Provided entries:
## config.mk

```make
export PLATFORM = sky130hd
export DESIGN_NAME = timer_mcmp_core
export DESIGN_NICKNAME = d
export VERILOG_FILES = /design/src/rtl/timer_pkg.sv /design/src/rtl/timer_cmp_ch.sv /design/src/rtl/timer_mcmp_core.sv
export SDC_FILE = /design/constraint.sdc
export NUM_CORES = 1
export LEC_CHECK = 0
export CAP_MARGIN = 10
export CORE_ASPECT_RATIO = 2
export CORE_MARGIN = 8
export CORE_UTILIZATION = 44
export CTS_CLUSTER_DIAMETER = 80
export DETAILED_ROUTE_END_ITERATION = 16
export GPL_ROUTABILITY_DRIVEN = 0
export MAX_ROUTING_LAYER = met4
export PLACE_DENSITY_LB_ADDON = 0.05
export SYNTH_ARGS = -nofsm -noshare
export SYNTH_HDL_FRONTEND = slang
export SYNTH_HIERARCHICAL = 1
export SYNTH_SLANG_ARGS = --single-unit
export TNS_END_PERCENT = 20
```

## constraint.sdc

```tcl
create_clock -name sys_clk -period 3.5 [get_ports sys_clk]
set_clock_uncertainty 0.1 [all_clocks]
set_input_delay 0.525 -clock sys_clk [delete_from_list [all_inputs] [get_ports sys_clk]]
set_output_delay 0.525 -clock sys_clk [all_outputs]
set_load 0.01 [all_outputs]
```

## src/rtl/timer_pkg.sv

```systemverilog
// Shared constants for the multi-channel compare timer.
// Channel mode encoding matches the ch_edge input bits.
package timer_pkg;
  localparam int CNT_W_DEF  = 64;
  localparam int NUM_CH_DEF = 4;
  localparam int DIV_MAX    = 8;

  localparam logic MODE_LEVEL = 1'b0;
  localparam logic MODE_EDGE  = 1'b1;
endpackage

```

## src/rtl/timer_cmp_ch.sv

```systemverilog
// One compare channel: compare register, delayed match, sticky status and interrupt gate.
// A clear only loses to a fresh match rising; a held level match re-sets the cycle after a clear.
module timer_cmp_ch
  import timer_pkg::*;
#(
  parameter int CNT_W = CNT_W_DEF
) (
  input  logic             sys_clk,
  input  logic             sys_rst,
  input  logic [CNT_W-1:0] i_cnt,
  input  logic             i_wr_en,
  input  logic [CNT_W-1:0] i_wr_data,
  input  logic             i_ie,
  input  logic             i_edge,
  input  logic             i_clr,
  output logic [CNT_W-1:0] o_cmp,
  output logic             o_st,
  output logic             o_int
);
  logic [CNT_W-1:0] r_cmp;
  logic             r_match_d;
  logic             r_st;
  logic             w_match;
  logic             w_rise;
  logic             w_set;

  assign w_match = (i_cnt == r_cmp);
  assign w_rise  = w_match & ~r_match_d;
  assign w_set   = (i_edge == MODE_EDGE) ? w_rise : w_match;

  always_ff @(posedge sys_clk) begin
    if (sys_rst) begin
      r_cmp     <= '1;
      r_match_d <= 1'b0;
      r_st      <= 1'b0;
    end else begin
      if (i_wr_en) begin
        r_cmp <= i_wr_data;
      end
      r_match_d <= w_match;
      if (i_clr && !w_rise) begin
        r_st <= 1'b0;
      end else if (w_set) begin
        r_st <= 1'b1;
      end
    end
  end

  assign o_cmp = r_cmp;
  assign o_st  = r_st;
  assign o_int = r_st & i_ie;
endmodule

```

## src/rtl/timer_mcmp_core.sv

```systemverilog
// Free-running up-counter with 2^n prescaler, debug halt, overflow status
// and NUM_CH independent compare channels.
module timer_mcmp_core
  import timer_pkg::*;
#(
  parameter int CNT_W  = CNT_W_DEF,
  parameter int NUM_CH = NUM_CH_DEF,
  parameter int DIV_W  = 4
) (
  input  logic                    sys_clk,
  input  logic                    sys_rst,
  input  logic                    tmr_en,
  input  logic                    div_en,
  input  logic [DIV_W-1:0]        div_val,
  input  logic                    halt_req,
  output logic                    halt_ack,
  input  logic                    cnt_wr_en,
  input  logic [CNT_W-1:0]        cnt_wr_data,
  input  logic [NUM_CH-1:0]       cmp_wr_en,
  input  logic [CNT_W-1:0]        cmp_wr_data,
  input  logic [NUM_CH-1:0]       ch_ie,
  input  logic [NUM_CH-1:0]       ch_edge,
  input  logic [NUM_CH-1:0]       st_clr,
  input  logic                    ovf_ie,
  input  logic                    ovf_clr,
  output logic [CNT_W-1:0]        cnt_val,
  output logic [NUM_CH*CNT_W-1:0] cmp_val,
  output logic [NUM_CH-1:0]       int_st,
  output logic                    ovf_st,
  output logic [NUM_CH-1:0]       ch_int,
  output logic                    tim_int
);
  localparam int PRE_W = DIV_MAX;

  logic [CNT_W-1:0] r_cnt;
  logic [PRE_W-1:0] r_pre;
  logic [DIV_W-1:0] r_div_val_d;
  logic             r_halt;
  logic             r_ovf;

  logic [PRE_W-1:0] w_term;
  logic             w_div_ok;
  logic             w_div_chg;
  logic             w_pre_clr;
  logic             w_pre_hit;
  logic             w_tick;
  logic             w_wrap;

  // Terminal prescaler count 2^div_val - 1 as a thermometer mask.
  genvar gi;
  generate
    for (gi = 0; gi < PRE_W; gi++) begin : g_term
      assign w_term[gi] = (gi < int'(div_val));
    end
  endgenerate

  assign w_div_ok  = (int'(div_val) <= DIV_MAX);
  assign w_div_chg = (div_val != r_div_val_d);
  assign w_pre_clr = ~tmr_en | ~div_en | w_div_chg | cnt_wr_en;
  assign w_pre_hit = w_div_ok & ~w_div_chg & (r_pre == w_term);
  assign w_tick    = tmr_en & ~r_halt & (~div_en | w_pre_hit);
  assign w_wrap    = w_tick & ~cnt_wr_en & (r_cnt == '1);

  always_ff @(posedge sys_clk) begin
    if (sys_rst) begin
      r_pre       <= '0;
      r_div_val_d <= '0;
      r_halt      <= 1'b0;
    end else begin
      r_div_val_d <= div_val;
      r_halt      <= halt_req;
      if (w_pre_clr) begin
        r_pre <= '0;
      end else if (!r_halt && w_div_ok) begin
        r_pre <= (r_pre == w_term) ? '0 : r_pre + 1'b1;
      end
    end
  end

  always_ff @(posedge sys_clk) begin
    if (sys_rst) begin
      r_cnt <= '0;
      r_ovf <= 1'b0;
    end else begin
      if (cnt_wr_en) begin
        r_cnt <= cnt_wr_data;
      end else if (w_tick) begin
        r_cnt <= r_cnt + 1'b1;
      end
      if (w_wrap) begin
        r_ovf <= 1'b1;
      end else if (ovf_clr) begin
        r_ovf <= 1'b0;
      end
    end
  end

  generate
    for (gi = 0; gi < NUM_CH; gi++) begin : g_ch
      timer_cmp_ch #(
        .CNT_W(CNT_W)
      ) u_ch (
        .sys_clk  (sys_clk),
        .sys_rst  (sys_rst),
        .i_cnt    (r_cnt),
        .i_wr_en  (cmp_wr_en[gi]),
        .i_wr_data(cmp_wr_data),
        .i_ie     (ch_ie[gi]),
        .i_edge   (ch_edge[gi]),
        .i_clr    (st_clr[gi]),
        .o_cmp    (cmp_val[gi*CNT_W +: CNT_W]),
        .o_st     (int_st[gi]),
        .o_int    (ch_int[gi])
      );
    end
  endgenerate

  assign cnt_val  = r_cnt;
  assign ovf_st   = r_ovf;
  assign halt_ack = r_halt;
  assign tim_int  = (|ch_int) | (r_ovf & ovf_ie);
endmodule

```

...

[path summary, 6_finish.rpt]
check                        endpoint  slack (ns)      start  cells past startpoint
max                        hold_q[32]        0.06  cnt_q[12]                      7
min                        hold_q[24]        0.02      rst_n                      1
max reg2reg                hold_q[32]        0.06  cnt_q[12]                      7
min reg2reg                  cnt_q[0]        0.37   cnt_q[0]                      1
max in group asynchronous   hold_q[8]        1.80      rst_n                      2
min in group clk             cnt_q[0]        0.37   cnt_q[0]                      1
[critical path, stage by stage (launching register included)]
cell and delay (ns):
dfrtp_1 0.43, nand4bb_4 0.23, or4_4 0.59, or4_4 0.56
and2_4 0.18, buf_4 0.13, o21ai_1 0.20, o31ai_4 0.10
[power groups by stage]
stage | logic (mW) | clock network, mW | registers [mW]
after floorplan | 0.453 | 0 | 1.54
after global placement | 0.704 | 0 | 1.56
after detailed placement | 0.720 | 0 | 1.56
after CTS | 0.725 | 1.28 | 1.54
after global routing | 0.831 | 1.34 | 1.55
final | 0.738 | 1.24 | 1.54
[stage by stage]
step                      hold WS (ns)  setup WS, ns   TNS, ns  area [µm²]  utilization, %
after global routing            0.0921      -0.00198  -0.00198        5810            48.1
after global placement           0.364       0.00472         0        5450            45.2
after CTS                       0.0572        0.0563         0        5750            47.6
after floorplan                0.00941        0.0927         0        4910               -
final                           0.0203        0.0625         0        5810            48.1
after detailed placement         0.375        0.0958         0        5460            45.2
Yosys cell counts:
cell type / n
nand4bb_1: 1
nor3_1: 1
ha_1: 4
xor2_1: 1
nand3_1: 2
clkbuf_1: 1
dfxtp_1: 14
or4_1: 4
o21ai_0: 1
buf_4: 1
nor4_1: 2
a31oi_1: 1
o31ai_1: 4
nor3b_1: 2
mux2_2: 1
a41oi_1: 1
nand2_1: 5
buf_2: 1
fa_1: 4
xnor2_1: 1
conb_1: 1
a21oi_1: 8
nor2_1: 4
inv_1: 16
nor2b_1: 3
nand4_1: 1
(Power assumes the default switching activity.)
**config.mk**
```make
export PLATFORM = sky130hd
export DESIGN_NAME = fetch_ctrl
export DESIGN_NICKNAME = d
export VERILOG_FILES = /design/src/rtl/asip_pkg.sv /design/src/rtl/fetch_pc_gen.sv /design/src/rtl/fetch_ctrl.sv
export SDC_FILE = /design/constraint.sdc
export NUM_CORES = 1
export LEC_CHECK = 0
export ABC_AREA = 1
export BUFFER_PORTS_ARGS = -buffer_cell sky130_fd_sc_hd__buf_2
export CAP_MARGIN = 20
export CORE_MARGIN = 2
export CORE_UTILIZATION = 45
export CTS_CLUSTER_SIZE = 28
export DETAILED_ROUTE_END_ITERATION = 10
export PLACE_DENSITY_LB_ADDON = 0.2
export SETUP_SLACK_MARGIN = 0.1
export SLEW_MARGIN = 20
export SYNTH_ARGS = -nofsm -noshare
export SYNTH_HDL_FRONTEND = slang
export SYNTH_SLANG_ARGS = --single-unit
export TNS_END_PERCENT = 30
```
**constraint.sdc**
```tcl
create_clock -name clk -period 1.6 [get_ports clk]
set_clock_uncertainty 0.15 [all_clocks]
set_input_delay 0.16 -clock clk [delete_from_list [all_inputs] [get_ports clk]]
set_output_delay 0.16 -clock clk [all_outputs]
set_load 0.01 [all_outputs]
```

==

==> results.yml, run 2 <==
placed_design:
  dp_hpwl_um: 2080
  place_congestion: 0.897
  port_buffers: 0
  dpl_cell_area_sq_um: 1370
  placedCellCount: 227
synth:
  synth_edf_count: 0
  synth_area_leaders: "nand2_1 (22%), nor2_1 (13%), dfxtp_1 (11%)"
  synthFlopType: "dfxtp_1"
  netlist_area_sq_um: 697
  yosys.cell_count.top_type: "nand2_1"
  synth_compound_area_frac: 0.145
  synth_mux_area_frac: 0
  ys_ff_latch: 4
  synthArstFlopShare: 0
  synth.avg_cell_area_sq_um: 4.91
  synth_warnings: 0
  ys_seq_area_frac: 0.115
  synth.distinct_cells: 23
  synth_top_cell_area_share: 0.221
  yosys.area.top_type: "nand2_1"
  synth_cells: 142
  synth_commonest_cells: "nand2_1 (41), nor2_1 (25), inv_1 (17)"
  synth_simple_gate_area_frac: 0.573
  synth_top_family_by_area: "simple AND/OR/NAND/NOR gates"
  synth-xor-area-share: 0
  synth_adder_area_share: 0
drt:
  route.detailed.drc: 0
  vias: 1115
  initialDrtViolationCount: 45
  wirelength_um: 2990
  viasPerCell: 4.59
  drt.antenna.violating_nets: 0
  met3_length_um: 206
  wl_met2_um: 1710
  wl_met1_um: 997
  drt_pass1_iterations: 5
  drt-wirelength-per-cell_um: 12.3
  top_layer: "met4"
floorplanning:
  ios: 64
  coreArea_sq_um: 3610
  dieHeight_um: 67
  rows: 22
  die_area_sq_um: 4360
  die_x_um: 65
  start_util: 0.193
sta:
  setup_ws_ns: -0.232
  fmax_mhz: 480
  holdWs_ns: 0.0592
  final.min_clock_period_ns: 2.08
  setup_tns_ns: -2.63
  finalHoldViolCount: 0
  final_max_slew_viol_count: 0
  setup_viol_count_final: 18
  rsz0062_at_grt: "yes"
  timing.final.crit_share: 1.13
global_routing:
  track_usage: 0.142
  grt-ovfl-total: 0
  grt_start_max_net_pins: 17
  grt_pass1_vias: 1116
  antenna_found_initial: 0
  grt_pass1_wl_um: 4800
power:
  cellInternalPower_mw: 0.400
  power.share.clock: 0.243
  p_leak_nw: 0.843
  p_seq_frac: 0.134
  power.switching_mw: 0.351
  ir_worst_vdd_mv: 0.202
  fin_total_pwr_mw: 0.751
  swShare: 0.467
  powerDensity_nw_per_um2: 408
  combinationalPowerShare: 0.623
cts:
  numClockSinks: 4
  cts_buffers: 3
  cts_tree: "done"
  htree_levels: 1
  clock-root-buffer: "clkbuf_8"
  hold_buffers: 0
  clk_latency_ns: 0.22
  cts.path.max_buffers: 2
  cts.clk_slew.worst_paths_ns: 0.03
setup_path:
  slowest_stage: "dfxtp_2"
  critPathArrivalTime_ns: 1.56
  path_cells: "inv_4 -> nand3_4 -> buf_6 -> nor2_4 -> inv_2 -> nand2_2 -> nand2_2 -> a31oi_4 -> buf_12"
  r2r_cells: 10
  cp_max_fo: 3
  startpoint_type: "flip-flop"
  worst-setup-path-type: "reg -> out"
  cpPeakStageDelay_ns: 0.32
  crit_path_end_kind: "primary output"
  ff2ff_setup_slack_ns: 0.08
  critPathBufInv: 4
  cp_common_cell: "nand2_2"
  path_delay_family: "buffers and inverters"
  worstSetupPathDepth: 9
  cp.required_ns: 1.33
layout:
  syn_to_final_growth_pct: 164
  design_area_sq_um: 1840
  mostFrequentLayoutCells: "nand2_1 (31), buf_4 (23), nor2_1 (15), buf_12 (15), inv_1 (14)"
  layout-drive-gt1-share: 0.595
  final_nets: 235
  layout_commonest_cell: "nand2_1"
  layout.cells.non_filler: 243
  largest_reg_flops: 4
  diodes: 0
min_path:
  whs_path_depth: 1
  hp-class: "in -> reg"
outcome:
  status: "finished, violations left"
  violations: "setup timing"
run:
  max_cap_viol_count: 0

Task description:
In the entries above, restate word for word the lines between the one holding "wirelength_um: 2990" and the one holding "swShare: 0.467", inclusive, and nothing besides.

Written solution:
  wirelength_um: 2990
  viasPerCell: 4.59
  drt.antenna.violating_nets: 0
  met3_length_um: 206
  wl_met2_um: 1710
  wl_met1_um: 997
  drt_pass1_iterations: 5
  drt-wirelength-per-cell_um: 12.3
  top_layer: "met4"
floorplanning:
  ios: 64
  coreArea_sq_um: 3610
  dieHeight_um: 67
  rows: 22
  die_area_sq_um: 4360
  die_x_um: 65
  start_util: 0.193
sta:
  setup_ws_ns: -0.232
  fmax_mhz: 480
  holdWs_ns: 0.0592
  final.min_clock_period_ns: 2.08
  setup_tns_ns: -2.63
  finalHoldViolCount: 0
  final_max_slew_viol_count: 0
  setup_viol_count_final: 18
  rsz0062_at_grt: "yes"
  timing.final.crit_share: 1.13
global_routing:
  track_usage: 0.142
  grt-ovfl-total: 0
  grt_start_max_net_pins: 17
  grt_pass1_vias: 1116
  antenna_found_initial: 0
  grt_pass1_wl_um: 4800
power:
  cellInternalPower_mw: 0.400
  power.share.clock: 0.243
  p_leak_nw: 0.843
  p_seq_frac: 0.134
  power.switching_mw: 0.351
  ir_worst_vdd_mv: 0.202
  fin_total_pwr_mw: 0.751
  swShare: 0.467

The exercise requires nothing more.